PineApp US (Ashcom Solutions)
: Includes a firewall and a mail server.
: No policy management at the individual user or group level, and the management interface could be more intuitive.
: A good anti-spam appliance that also handles viruses and other dangerous content well.
PineApp's Mail-SeCure is an appliance with models ranging from home user to enterprise network. We tested the 2040, a mid-range model aimed at SMEs that comes in a slim, rack-mountable case, includes a firewall and has three Ethernet ports (internal, external, and DMZ). Their unit is configured via a web interface.
It is SMTP based, but can collect mail by POP3 from external ISP mailboxes by using a POP3 transparent proxy or by using the Mail retriever feature, and can act as a mail server to allow POP3 collection by local users, who may alternatively use a webmail interface instead of POP3. It has anti-relaying protection and also provides resistance to denial-of-service and mail bombing attacks. It provides content control for web traffic, both http and ftp.
Anti-virus is by F-Secure's virus-scanning engine, which can be updated on a regular schedule. Viruses are deleted by default, but you can quarantine them (just like spam).

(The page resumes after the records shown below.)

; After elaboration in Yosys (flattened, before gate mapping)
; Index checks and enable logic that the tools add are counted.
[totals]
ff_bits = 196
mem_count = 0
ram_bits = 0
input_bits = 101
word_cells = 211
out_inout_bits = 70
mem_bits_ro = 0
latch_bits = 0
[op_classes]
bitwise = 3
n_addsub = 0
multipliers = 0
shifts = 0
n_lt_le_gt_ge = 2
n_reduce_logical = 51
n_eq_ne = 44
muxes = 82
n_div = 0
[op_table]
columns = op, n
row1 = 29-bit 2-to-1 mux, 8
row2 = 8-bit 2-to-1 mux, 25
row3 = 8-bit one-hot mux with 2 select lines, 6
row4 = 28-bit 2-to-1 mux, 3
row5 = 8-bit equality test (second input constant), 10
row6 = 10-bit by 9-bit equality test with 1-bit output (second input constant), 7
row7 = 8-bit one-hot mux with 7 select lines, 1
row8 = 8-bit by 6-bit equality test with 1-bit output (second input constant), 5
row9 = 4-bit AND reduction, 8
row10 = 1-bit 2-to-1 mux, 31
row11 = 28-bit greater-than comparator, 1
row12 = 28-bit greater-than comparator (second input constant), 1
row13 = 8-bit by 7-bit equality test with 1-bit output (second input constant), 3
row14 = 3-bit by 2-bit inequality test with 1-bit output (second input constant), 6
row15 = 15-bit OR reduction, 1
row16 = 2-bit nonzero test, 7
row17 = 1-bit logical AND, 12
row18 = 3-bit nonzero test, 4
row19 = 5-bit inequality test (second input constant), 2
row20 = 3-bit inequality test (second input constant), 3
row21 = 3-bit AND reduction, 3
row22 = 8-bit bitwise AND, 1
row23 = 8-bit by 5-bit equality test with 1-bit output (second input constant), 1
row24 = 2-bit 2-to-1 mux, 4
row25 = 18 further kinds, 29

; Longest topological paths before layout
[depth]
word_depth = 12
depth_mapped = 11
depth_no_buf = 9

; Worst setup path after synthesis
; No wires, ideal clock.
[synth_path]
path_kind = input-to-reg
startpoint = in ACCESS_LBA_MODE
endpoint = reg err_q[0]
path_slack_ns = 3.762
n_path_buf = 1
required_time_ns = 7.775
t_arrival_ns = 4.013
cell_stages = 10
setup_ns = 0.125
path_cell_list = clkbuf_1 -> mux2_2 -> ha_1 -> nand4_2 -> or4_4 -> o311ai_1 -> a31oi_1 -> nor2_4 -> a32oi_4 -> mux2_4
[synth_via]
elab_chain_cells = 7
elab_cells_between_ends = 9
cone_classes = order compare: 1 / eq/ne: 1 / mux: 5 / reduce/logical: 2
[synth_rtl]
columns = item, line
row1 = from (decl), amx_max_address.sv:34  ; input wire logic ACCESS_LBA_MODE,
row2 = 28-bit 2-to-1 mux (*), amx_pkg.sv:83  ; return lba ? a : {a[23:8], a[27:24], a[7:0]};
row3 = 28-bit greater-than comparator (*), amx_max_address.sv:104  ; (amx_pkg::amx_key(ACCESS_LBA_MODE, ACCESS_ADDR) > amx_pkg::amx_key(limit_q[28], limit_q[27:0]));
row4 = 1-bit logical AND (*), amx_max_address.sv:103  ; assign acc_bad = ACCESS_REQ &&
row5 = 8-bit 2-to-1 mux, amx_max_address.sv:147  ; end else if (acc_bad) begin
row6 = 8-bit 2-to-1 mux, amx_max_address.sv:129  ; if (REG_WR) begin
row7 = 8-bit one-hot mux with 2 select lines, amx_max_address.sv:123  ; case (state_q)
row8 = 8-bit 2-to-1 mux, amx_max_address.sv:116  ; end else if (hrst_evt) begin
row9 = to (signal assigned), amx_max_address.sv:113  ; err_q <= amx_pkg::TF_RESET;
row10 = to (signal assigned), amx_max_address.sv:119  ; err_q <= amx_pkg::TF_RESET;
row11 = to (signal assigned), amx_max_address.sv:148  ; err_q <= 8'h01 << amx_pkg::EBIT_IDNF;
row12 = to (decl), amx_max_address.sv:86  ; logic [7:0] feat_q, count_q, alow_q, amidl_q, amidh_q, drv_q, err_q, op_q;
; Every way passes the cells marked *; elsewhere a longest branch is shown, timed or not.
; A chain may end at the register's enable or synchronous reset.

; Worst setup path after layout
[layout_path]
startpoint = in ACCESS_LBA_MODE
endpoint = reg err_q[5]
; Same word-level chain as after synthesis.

The anti-spam engine uses heuristic tests on mail headers and body text, Bayesian filtering, external databases of spam signatures and realtime blackhole lists (RBLs). Content control blocks attachments by file type. Outgoing messages can be "parked" and sent when the network is less busy. Disclaimers can be added to outgoing mail automatically. Mail-SeCure can strip out html scripts, and it can scan inside archive files and block encrypted archive files.

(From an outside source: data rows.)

### config.mk
export PLATFORM = sky130hd
export DESIGN_NAME = hssp_device_flat
export DESIGN_NICKNAME = d
export VERILOG_FILES = /design/src/hssp_pkg.sv /design/src/hssp_if.sv /design/src/hssp_device.sv /design/src/flat_wrapper.sv
export VERILOG_INCLUDE_DIRS = /design/src /design/src/src
export SDC_FILE = /design/constraint.sdc
export NUM_CORES = 1
export LEC_CHECK = 0
export ABC_AREA = 1
export BUFFER_PORTS_ARGS = -buffer_cell sky130_fd_sc_hd__buf_2
export CAP_MARGIN = 15
export CORE_AREA = 2 2 99 101
export DETAILED_ROUTE_END_ITERATION = 10
export DIE_AREA = 0 0 101 103
export PLACE_DENSITY = 0.84
export SLEW_MARGIN = 20
export SYNTH_ARGS = -nofsm -noshare
export SYNTH_HDL_FRONTEND = slang
export SYNTH_SLANG_ARGS = --single-unit
### constraint.sdc
create_clock -name i_clk_sys -period 6.4 [get_ports i_clk_sys]
set_clock_uncertainty 0.05 [all_clocks]
set_input_delay 0 -clock i_clk_sys [delete_from_list [all_inputs] [get_ports i_clk_sys]]
set_output_delay 0 -clock i_clk_sys [all_outputs]
set_load 0.01 [all_outputs]
### src/hssp_defines.svh
// Timing and framing constants for the host serial port
`ifndef HSSP_DEFINES_SVH
`define HSSP_DEFINES_SVH
// ==========================================================
// Word framing
`define HSSP_WORD_W        32
`define HSSP_CNT_W         6
`define HSSP_MODE_ZERO     2'h0
// ==========================================================
// Host clock divider: count N gives a half period of N+1 system clocks
// Seven clocks cover the device's four-clock answer plus the host's two-stage sync
`define HSSP_SCK_HALF      8'h06
`define HSSP_LEAD_HALF     8'h06
`endif

### src/hssp_pkg.sv
// Types shared by both ends of the host serial port
package hssp_pkg;
    // Word size seen on the link
    typedef enum logic [1:0]
    {
        HSSP_SZ_8  = 2'h0,
        HSSP_SZ_16 = 2'h1,
        HSSP_SZ_32 = 2'h2
    } hssp_size_t;
    // Host sequencer, Gray along the usual path
    typedef enum logic [1:0]
    {
        HSSP_IDLE  = 2'h0,
        HSSP_LEAD  = 2'h1,
        HSSP_SHIFT = 2'h3,
        HSSP_DONE  = 2'h2
    } hssp_state_t;
endpackage

### src/hssp_if.sv
// Link signals between host master and device slave
`timescale 1ns/1ns
interface hssp_if;
    logic sck;
    logic mosi;
    logic chip_select_n;
    logic miso_o;
    logic miso_oe;
    logic irq;
    wire  miso;
    // Released line reads low, as through a pull-down; the enable marks the release
    assign miso = miso_oe & miso_o;
    modport host
    (
        output sck,
        output mosi,
        output chip_select_n,
        input  miso,
        input  irq
    );
    modport device
    (
        input  sck,
        input  mosi,
        input  chip_select_n,
        output miso_o,
        output miso_oe,
        output irq
    );
endinterface

### src/hssp_device.sv
// Device end of the host serial port
// Functional notes
// - Mode 0 only: sample rising, shift falling.
// - Both ends agree on mode number.
// - Host sets first bit half period early.
// - Only own chip select frames transfers.
// - Release MISO on deselect, or at a word end with no next word.
// - Other slaves tri-state MISO between transfers.
// - Host actively drives chip select.
// - Dedicated interrupt output toward host.
// - Clock idles low, MSB first.
// - Select active low, per word or message.
// - Word size auto-detected; byte order on 32-bit words only.
// - Interrupt active high, edge or level.
`timescale 1ns/1ns
`include "hssp_defines.svh"
module hssp_device
(
    input  wire logic                       i_clk_sys,
    input  wire logic                       i_arst_n,
    hssp_if.device                          link,
    input  wire logic [`HSSP_WORD_W-1:0]    i_tx_word,
    input  wire logic                       i_tx_valid,
    output logic                            o_tx_taken,
    input  wire logic                       i_irq_req,
    output logic [`HSSP_WORD_W-1:0]         o_rx_word,
    output logic                            o_rx_valid,
    output hssp_pkg::hssp_size_t            o_rx_size,
    output logic                            o_rx_swapped
);
    // ==========================================================
    // Pin synchronisers
    logic [1:0] sck_s_q;
    logic [1:0] mosi_s_q;
    logic [1:0] cs_s_q;
    logic       sck_d1_q;
    logic       cs_d1_q;
    always_ff @(posedge i_clk_sys or negedge i_arst_n)
    begin
        if (!i_arst_n)
        begin
            sck_s_q  <= 2'h0;
            mosi_s_q <= 2'h0;
            cs_s_q   <= 2'h3;
        end
        else
        begin
            sck_s_q  <= {sck_s_q[0], link.sck};
            mosi_s_q <= {mosi_s_q[0], link.mosi};
            cs_s_q   <= {cs_s_q[0], link.chip_select_n};
        end
    end
    // ==========================================================
    // Edge history, reset to idle pin levels so no false edge follows reset
    always_ff @(posedge i_clk_sys or negedge i_arst_n)
    begin
        if (!i_arst_n)
        begin
            sck_d1_q <= 1'h0;
            cs_d1_q  <= 1'h1;
        end
        else
        begin
            sck_d1_q <= sck_s_q[1];
            cs_d1_q  <= cs_s_q[1];
        end
    end
    // ==========================================================
    // Edge decode
    wire selected   = !cs_s_q[1];
    wire sck_rise   = selected && sck_s_q[1] && !sck_d1_q;
    wire sck_fall   = selected && !sck_s_q[1] && sck_d1_q;
    wire sel_start  = !cs_s_q[1] && cs_d1_q;
    wire sel_end    = cs_s_q[1] && !cs_d1_q;
    // ==========================================================
    // Shift state
    logic [`HSSP_CNT_W-1:0]  bits_q;
    logic [`HSSP_WORD_W-1:0] rx_sh_q;
    logic [`HSSP_WORD_W-1:0] tx_sh_q;
    logic                    tx_act_q;
    logic                    miso_q;
    logic                    oe_q;
    logic [`HSSP_WORD_W-1:0] rx_word_q;
    logic                    rx_valid_q;
    hssp_pkg::hssp_size_t    size_q;
    logic                    swap_q;
    logic                    irq_q;
    // Words are closed at 32 bits, or at deselect with 8 or 16 bits
    wire word_full  = sck_rise && (bits_q == 6'h1F);
    wire short_end  = sel_end && ((bits_q == 6'h08) || (bits_q == 6'h10));
    wire word_close = word_full || short_end;
    // Next word loads on the last rise, so a held select streams words
    wire load_tx    = (sel_start || word_full) && i_tx_valid;
    wire [`HSSP_WORD_W-1:0] rx_next = {rx_sh_q[`HSSP_WORD_W-2:0], mosi_s_q[1]};
    // Little-endian host puts the sync byte pattern reversed; detect by lane 0 marker
    wire [`HSSP_WORD_W-1:0] rx_full  = word_full ? rx_next : rx_sh_q;
    wire                    le_hint  = word_full && (rx_full[7:0] != 8'h00) && (rx_full[31:24] == 8'h00);
    wire [`HSSP_WORD_W-1:0] rx_swap;
    genvar lane;
    generate
        for (lane = 0; lane < 4; lane++)
        begin : g_lane
            assign rx_swap[8*lane +: 8] = rx_full[8*(3-lane) +: 8];
        end
    endgenerate
    wire [`HSSP_WORD_W-1:0] rx_order = le_hint ? rx_swap : rx_full;
    assign o_tx_taken = load_tx;
    // ==========================================================
    // Bit counter, restarted by every select and every full word
    always_ff @(posedge i_clk_sys or negedge i_arst_n)
    begin
        if (!i_arst_n)
            bits_q <= 6'h00;
        else if (!selected || sel_start || word_full)
            bits_q <= 6'h00;
        else if (sck_rise)
            bits_q <= bits_q + 6'h01;
    end
    // ==========================================================
    // Receive shifter
    always_ff @(posedge i_clk_sys or negedge i_arst_n)
    begin
        if (!i_arst_n)
            rx_sh_q <= 32'h00000000;
        else if (sck_rise)
            rx_sh_q <= rx_next;
    end
    // ==========================================================
    // Transmit shifter; no shift on the fall after the last bit,
    // so a word loaded at the last rise keeps its first bit
    wire tx_shift = sck_fall && (bits_q != 6'h00);
    always_ff @(posedge i_clk_sys or negedge i_arst_n)
    begin
        if (!i_arst_n)
            tx_sh_q <= 32'h00000000;
        else if (load_tx)
            tx_sh_q <= i_tx_word;
        else if (tx_shift)
            tx_sh_q <= {tx_sh_q[`HSSP_WORD_W-2:0], 1'h0};
    end
    // ==========================================================
    // Word in flight; dropped by deselect or a word end with nothing new
    always_ff @(posedge i_clk_sys or negedge i_arst_n)
    begin
        if (!i_arst_n)
            tx_act_q <= 1'h0;
        else if (!selected || word_full)
            tx_act_q <= load_tx;
        else if (load_tx)
            tx_act_q <= 1'h1;
    end
    // ==========================================================
    // MISO drive: only while a loaded word is in flight
    always_ff @(posedge i_clk_sys or negedge i_arst_n)
    begin
        if (!i_arst_n)
        begin
            miso_q <= 1'h0;
            oe_q   <= 1'h0;
        end
        else
        begin
            miso_q <= tx_sh_q[`HSSP_WORD_W-1];
            oe_q   <= selected && tx_act_q;
        end
    end
    assign link.miso_o  = miso_q;
    assign link.miso_oe = oe_q;
    // ==========================================================
    // Received word, size and byte order
    always_ff @(posedge i_clk_sys or negedge i_arst_n)
    begin
        if (!i_arst_n)
        begin
            rx_word_q  <= 32'h00000000;
            size_q     <= hssp_pkg::HSSP_SZ_32;
            swap_q     <= 1'h0;
        end
        else
        begin
            if (word_close)
            begin
                rx_word_q <= rx_order;
                swap_q    <= le_hint;
                if (word_full)
                    size_q <= hssp_pkg::HSSP_SZ_32;
                else if (bits_q == 6'h10)
                    size_q <= hssp_pkg::HSSP_SZ_16;
                else
                    size_q <= hssp_pkg::HSSP_SZ_8;
            end
        end
    end
    // ==========================================================
    // Received word strobe, one cycle per closed word
    always_ff @(posedge i_clk_sys or negedge i_arst_n)
    begin
        if (!i_arst_n)
            rx_valid_q <= 1'h0;
        else
            rx_valid_q <= word_close;
    end
    // ==========================================================
    // Interrupt level held while the request stands; host may use edge or level
    always_ff @(posedge i_clk_sys or negedge i_arst_n)
    begin
        if (!i_arst_n)
            irq_q <= 1'h0;
        else
            irq_q <= i_irq_req;
    end
    assign link.irq     = irq_q;
    assign o_rx_word    = rx_word_q;
    assign o_rx_valid   = rx_valid_q;
    assign o_rx_size    = size_q;
    assign o_rx_swapped = swap_q;
endmodule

Management and configuration may be done remotely via a web-browser interface and, although you can limit by IP address the workstations that can access the management interface, there is no time-out once you are logged on to the unit. The only way to log off is to close the browser window (due to change in the next version).
Quarantine management is easy, and adding released messages to the whitelist takes one click. Users? and groups? privileges and policies cannot be managed individually, but this, along with LDAP support and checking for inappropriate email content, is due in version 3.0.